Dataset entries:

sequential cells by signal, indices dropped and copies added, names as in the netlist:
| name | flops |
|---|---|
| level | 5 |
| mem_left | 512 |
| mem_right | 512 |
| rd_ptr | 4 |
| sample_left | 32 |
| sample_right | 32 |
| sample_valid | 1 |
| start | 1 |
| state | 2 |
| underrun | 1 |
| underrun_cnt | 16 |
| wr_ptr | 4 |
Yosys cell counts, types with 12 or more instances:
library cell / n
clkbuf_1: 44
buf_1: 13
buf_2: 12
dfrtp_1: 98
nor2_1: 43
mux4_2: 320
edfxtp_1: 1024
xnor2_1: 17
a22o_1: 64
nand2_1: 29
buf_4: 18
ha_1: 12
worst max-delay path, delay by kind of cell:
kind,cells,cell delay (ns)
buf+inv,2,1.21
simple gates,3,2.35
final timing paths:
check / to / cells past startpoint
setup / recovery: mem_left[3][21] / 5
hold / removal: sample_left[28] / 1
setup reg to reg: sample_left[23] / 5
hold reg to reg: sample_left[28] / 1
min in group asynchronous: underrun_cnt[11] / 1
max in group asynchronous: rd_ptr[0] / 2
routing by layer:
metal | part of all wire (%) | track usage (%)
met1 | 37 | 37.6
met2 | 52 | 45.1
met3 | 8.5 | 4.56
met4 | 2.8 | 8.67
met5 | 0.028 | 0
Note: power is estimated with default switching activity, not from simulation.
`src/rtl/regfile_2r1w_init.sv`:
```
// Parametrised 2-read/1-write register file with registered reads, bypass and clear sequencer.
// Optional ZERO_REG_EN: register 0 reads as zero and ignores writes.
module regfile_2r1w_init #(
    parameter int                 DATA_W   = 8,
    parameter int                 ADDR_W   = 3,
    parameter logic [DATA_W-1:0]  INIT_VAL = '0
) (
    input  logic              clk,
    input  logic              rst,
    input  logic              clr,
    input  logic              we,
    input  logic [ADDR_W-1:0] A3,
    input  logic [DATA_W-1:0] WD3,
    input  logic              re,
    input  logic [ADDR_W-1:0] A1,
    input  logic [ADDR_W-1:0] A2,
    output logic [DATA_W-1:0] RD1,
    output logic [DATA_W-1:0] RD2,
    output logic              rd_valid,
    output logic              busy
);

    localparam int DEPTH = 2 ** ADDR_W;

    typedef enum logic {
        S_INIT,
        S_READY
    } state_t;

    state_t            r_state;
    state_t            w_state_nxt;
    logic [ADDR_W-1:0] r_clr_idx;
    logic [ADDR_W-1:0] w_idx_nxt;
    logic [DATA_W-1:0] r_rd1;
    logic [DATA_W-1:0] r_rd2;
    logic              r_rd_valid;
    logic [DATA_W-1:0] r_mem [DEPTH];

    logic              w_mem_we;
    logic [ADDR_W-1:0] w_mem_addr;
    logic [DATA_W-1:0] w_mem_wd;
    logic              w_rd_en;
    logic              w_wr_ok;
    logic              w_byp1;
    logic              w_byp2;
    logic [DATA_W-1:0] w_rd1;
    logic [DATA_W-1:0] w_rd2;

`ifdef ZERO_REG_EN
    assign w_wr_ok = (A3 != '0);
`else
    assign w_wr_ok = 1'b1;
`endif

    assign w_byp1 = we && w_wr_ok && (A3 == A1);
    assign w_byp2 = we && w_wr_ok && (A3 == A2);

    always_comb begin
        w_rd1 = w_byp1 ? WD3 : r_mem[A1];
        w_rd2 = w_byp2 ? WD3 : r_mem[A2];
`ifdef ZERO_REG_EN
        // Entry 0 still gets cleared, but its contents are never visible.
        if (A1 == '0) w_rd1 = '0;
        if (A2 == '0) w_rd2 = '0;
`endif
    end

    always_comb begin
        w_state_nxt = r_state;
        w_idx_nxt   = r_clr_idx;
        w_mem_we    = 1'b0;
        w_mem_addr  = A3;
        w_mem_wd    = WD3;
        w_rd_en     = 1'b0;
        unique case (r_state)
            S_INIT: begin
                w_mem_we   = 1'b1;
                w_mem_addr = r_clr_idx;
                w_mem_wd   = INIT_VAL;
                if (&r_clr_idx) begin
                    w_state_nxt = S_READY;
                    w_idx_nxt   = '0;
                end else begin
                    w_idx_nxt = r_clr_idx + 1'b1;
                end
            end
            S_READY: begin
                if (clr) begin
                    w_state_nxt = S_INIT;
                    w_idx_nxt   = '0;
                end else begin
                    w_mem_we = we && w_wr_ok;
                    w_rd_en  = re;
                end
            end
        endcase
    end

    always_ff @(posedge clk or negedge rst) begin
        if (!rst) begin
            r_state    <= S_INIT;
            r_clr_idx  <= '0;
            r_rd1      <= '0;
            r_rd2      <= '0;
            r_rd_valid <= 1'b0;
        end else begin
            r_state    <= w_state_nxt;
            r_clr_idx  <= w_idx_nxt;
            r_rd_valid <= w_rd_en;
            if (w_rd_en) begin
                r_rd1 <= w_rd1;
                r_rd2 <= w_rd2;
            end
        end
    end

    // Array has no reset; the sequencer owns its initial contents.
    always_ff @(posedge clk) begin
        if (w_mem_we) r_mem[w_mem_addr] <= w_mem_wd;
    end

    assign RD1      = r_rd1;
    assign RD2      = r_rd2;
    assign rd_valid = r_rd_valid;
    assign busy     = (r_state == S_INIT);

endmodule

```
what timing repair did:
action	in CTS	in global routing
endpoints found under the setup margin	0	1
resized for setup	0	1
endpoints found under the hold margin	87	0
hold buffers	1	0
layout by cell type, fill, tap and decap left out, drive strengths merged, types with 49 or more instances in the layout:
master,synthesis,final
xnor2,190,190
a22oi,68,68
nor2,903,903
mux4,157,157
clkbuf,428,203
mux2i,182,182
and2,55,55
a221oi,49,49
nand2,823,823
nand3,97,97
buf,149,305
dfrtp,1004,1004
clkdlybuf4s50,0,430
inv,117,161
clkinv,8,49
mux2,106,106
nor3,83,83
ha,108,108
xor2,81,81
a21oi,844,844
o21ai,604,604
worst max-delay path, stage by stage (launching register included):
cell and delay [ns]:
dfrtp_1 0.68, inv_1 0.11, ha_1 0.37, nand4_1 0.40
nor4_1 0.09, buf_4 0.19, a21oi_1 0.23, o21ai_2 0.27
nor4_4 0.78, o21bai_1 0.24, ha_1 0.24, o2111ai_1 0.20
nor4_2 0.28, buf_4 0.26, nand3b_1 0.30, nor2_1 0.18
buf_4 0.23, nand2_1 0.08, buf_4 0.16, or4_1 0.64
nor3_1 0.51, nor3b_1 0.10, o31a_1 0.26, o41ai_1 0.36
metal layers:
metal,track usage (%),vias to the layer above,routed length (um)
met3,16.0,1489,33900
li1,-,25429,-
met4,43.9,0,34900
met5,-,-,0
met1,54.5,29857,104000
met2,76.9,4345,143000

= EXERCISE =
The lines to extract from the data above begin with the line containing "dfrtp_1: 98" and end with the line containing "hold / removal: sample_left[28] / 1". Extract them exactly, including both.

= ANSWER SECTION =
dfrtp_1: 98
nor2_1: 43
mux4_2: 320
edfxtp_1: 1024
xnor2_1: 17
a22o_1: 64
nand2_1: 29
buf_4: 18
ha_1: 12
worst max-delay path, delay by kind of cell:
kind,cells,cell delay (ns)
buf+inv,2,1.21
simple gates,3,2.35
final timing paths:
check / to / cells past startpoint
setup / recovery: mem_left[3][21] / 5
hold / removal: sample_left[28] / 1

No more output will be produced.